* TASK STATEMENT: Which lines in the data below contain the word "psel"? Pull each of them out.

Stored items
____________________

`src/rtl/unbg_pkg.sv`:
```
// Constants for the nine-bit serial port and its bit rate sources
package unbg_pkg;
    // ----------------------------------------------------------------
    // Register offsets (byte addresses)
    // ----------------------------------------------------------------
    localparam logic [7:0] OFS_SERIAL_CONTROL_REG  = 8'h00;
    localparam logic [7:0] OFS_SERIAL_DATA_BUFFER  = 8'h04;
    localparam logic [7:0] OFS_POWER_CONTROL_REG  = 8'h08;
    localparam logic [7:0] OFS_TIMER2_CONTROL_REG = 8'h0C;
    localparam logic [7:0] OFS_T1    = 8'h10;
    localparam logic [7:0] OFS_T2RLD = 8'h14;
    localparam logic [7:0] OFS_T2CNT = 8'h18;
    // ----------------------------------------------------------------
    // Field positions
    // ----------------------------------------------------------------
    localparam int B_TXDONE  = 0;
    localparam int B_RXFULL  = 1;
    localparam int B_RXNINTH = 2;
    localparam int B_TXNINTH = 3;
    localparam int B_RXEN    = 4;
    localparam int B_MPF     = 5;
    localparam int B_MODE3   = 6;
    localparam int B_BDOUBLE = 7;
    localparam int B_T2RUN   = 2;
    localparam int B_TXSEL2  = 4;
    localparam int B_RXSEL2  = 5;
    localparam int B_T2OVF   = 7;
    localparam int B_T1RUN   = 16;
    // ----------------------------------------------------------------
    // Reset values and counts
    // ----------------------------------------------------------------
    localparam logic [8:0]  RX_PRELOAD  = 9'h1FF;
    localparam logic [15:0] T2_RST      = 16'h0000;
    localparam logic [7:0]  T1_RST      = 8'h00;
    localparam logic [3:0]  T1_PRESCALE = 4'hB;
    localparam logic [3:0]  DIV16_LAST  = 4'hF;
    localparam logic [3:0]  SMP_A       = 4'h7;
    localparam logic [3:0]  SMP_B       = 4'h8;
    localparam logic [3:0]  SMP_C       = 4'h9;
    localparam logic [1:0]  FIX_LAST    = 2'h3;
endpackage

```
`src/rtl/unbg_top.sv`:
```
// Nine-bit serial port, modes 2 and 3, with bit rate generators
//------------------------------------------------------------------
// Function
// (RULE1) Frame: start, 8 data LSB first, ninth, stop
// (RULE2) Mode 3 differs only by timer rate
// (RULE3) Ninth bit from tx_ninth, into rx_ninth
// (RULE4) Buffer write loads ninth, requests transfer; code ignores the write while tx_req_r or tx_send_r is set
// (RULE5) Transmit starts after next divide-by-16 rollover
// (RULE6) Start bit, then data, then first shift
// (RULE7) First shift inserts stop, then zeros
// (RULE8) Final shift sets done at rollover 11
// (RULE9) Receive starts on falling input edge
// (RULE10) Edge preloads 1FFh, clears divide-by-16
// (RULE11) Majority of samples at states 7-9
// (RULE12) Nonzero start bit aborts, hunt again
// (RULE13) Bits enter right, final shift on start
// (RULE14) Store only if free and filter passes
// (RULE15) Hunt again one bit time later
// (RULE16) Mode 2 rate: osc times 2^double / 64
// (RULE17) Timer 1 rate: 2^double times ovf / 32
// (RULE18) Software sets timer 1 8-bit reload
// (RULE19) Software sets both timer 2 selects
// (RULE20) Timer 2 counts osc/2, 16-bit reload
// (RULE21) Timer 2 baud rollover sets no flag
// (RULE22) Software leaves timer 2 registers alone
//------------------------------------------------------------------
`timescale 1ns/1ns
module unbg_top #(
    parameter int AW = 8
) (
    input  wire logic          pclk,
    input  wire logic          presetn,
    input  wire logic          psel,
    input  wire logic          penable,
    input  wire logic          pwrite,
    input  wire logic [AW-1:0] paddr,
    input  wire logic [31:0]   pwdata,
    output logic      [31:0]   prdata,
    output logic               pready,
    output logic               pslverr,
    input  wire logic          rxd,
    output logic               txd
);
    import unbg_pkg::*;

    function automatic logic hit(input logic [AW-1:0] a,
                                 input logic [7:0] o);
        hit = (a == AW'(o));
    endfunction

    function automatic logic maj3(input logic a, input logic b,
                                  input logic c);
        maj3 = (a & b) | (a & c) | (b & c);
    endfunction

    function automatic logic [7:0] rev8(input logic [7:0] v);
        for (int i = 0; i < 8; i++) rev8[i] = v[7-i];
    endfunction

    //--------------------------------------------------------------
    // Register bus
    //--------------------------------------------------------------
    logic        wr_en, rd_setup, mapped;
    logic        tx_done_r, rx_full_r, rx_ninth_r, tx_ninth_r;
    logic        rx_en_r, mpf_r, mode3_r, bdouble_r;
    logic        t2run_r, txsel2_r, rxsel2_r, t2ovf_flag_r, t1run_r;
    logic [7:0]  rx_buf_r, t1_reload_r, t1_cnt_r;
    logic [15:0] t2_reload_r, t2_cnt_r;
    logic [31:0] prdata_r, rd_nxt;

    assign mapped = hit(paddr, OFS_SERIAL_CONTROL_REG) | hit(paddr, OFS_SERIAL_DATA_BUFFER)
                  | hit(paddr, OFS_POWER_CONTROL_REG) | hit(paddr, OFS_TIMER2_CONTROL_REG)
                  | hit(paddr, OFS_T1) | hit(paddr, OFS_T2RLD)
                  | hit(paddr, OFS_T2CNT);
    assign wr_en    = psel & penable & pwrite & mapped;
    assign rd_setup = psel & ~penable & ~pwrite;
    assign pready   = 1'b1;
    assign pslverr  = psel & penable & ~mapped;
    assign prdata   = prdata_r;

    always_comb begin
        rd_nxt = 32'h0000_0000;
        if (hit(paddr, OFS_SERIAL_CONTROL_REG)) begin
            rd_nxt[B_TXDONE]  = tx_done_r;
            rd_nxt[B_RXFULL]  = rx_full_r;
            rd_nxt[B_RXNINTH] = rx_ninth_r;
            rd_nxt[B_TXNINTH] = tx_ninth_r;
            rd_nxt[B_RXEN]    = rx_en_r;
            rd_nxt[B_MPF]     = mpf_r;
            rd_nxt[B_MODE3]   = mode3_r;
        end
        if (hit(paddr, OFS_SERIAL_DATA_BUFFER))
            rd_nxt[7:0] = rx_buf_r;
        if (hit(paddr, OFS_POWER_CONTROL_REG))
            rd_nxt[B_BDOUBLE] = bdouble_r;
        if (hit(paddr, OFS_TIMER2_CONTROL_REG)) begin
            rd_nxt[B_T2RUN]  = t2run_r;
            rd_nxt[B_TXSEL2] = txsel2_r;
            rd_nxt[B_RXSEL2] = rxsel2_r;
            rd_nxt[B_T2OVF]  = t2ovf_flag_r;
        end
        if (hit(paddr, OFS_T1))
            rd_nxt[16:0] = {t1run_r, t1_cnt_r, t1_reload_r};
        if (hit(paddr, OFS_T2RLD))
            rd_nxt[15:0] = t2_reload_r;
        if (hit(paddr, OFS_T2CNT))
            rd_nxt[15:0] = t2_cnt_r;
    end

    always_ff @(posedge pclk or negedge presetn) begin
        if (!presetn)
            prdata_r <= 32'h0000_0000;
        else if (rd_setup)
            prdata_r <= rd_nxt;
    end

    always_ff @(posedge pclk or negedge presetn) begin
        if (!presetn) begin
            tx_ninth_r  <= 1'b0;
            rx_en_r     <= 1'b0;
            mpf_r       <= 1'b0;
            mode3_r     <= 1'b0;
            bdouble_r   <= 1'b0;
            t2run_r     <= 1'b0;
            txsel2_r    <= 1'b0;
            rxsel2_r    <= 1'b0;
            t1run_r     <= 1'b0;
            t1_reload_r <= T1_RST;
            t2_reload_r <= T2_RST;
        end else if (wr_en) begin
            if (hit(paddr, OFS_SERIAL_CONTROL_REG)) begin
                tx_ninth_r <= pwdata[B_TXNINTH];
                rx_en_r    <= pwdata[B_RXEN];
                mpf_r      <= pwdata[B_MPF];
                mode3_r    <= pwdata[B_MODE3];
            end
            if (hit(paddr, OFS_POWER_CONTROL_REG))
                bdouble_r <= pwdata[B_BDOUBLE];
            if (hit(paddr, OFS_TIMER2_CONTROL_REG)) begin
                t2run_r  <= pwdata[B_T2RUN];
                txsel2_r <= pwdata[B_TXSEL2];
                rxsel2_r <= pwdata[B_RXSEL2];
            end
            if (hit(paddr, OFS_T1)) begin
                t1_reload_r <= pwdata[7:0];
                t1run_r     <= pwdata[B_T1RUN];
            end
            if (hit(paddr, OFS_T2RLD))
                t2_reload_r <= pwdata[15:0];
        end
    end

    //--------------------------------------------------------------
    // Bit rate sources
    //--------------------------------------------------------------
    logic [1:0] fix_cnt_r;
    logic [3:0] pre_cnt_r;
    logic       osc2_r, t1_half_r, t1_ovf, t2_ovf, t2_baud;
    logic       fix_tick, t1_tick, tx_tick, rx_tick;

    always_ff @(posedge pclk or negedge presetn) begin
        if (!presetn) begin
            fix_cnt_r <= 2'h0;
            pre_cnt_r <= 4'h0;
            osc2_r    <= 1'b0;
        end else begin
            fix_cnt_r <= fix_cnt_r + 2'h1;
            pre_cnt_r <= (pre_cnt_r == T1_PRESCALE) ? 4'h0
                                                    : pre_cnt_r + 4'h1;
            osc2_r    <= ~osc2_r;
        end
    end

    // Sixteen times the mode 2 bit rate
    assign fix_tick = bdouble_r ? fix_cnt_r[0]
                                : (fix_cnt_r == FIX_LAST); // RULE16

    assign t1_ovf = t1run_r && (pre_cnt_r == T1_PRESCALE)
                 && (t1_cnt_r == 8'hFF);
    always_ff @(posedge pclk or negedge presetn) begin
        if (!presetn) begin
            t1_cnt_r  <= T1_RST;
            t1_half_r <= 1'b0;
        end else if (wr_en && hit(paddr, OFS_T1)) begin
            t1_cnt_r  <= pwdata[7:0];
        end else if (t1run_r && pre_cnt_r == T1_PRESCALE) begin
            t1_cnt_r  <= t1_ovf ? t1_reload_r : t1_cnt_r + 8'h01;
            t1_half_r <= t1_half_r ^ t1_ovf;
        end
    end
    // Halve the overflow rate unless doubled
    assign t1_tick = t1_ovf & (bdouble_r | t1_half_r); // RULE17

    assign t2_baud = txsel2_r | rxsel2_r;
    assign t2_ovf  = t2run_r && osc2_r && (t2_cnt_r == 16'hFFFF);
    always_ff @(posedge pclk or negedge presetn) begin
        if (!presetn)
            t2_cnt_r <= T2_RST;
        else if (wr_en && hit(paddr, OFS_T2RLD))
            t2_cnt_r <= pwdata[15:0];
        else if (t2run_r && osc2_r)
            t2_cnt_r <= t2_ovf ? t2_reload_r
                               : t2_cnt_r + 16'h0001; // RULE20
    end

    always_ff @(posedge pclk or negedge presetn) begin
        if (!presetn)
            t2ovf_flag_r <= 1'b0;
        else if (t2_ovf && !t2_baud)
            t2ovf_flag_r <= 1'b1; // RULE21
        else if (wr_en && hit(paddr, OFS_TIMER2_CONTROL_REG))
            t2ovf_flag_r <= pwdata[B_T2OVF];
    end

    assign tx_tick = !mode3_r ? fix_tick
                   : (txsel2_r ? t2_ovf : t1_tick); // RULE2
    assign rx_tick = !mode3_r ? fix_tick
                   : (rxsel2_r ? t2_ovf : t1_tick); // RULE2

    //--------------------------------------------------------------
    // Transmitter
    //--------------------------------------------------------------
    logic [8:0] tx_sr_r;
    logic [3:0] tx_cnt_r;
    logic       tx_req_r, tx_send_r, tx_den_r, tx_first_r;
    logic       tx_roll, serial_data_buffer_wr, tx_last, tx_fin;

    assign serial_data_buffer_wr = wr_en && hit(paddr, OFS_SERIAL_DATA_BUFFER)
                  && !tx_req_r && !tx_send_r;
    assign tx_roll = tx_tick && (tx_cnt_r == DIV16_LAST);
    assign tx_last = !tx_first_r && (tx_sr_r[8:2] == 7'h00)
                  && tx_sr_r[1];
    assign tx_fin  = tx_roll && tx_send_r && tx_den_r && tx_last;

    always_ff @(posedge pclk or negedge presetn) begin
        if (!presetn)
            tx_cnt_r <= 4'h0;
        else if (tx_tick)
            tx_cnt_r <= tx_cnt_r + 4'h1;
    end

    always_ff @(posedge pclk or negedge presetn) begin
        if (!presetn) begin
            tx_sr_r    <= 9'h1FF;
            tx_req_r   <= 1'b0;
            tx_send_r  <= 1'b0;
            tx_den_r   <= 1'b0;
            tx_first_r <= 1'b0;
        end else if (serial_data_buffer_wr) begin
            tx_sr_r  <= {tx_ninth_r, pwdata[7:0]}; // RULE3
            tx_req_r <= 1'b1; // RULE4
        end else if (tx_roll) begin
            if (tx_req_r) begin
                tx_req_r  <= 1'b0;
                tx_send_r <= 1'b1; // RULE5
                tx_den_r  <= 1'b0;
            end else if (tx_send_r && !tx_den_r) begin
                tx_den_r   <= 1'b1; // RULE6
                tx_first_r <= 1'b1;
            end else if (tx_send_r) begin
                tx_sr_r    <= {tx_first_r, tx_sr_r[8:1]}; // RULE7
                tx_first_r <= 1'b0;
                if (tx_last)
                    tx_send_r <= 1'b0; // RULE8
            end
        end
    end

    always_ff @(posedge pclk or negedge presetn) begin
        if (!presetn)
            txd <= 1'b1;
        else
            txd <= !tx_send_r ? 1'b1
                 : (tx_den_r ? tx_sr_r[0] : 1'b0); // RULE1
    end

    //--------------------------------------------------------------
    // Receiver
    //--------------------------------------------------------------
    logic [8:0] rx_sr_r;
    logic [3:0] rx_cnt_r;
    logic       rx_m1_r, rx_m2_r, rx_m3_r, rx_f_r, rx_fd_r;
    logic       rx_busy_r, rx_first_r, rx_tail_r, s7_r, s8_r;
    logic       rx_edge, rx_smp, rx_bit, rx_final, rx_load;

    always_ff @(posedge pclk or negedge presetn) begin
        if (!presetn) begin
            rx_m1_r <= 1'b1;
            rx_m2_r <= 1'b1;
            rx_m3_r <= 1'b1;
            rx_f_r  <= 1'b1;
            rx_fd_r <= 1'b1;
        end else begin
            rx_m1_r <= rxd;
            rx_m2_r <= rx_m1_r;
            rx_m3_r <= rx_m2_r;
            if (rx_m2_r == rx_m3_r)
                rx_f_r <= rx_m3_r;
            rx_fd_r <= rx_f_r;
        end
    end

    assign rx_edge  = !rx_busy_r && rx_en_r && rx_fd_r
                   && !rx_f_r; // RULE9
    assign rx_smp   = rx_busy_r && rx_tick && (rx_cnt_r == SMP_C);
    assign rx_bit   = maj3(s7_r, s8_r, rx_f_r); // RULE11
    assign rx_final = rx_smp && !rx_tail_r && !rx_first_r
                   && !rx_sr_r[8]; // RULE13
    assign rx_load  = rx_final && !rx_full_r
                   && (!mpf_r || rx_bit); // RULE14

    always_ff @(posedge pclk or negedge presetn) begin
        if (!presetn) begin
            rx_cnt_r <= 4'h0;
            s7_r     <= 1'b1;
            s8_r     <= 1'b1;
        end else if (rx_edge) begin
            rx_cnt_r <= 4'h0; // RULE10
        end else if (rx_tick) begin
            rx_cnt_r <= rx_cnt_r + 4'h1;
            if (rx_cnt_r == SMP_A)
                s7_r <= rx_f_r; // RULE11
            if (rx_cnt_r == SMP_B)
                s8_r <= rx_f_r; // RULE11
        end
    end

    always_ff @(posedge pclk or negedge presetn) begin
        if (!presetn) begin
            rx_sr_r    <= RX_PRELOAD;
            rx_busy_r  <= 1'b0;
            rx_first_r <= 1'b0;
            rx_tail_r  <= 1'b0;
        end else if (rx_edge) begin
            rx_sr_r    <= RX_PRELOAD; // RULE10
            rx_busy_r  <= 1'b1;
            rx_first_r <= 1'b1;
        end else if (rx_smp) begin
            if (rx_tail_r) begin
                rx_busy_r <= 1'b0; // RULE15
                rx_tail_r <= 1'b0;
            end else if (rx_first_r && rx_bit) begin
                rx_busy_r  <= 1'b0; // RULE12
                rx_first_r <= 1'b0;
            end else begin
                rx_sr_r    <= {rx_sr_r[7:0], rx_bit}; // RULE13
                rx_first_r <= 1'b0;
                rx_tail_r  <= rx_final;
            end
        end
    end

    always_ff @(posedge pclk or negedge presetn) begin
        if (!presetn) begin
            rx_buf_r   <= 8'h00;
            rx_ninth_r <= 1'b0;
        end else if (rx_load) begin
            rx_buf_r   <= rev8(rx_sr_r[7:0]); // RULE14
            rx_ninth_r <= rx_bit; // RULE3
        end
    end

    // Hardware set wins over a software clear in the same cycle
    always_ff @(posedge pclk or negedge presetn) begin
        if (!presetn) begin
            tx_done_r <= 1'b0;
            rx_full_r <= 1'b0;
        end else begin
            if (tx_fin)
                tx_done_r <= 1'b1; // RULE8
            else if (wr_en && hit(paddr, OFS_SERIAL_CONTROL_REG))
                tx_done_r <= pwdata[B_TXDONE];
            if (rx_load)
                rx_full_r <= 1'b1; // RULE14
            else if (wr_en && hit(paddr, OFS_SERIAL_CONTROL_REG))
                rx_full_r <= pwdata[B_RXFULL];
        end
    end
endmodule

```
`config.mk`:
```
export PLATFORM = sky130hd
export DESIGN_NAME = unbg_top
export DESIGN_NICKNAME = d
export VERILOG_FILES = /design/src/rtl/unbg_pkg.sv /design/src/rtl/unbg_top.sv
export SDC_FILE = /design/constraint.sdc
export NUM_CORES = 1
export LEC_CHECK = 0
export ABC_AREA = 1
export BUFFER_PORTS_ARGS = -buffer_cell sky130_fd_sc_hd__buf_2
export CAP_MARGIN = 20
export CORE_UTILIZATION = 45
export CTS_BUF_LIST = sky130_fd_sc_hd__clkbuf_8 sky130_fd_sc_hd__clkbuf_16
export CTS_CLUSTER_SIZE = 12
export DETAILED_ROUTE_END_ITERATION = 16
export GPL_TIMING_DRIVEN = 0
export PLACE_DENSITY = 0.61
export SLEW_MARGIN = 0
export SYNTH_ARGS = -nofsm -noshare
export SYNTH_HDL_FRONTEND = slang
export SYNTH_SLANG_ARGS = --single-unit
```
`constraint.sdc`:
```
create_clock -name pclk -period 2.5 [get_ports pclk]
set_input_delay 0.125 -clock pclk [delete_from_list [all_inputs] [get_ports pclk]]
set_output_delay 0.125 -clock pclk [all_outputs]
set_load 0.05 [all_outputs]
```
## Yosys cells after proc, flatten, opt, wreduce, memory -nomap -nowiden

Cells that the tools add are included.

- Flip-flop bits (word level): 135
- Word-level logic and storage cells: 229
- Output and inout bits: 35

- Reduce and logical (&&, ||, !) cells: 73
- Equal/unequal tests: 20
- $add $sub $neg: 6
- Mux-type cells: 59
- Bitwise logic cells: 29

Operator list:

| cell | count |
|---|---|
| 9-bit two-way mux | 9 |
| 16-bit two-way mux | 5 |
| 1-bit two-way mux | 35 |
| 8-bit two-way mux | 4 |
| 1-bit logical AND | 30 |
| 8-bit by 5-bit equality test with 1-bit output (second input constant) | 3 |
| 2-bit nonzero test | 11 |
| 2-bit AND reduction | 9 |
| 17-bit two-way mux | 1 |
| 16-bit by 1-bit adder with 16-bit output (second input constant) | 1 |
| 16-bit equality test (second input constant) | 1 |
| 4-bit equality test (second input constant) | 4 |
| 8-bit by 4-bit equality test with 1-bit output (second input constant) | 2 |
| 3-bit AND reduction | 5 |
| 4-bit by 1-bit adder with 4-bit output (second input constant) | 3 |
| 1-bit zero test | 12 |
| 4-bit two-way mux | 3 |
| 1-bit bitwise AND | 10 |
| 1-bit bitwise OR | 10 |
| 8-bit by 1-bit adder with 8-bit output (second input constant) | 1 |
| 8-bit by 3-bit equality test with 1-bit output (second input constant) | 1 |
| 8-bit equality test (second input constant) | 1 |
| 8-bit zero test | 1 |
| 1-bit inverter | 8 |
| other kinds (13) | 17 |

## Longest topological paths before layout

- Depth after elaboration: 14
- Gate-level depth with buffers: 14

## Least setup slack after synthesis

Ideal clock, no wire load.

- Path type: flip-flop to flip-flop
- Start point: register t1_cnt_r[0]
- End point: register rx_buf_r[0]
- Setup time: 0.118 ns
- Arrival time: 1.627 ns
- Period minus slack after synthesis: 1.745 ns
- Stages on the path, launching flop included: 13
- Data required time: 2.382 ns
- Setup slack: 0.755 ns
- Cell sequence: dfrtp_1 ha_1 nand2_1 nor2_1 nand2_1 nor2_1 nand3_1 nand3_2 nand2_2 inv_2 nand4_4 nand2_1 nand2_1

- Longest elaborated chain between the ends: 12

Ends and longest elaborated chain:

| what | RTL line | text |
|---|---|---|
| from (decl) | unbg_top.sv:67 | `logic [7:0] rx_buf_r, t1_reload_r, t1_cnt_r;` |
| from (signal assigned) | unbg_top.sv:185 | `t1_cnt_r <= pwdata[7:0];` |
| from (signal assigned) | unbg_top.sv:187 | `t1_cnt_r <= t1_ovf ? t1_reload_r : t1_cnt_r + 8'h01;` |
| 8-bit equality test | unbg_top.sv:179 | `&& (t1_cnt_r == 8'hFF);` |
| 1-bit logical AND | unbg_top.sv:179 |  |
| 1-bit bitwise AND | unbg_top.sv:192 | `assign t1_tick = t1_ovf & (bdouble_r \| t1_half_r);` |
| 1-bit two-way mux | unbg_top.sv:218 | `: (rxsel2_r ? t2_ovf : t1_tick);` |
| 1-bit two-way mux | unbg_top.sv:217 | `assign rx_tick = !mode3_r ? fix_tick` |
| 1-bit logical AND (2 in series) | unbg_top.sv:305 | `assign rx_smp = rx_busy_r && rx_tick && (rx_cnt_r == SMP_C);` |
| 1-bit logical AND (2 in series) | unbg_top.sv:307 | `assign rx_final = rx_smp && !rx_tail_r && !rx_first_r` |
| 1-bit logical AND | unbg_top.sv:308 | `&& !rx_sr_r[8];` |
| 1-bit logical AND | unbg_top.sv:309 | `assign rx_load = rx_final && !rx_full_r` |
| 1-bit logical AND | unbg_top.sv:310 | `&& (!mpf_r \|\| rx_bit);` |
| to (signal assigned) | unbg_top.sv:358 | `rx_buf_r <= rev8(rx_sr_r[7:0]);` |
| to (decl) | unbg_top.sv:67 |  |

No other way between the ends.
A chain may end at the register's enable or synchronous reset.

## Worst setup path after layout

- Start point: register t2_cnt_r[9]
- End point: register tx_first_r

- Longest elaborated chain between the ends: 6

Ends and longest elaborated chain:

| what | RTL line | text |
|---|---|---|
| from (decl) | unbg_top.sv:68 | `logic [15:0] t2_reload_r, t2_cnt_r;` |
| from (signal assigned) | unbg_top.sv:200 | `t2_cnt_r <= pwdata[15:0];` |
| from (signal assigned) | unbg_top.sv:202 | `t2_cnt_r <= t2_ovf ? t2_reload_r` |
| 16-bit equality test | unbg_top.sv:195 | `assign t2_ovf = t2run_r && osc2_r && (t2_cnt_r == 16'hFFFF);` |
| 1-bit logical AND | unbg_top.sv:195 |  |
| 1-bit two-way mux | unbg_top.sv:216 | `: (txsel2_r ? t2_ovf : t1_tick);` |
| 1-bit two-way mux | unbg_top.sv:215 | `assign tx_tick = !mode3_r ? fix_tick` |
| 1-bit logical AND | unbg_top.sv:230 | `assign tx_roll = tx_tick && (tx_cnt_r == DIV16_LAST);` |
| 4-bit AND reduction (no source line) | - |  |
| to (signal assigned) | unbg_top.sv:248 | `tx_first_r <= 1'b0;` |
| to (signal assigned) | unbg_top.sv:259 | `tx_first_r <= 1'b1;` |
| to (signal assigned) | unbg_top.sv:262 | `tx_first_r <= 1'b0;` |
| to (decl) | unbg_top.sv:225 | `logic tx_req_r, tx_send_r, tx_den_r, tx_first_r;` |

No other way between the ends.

____________________

* SOLVED EXERCISE:
    input  wire logic          psel,
    assign wr_en    = psel & penable & pwrite & mapped;
    assign rd_setup = psel & ~penable & ~pwrite;
    assign pslverr  = psel & penable & ~mapped;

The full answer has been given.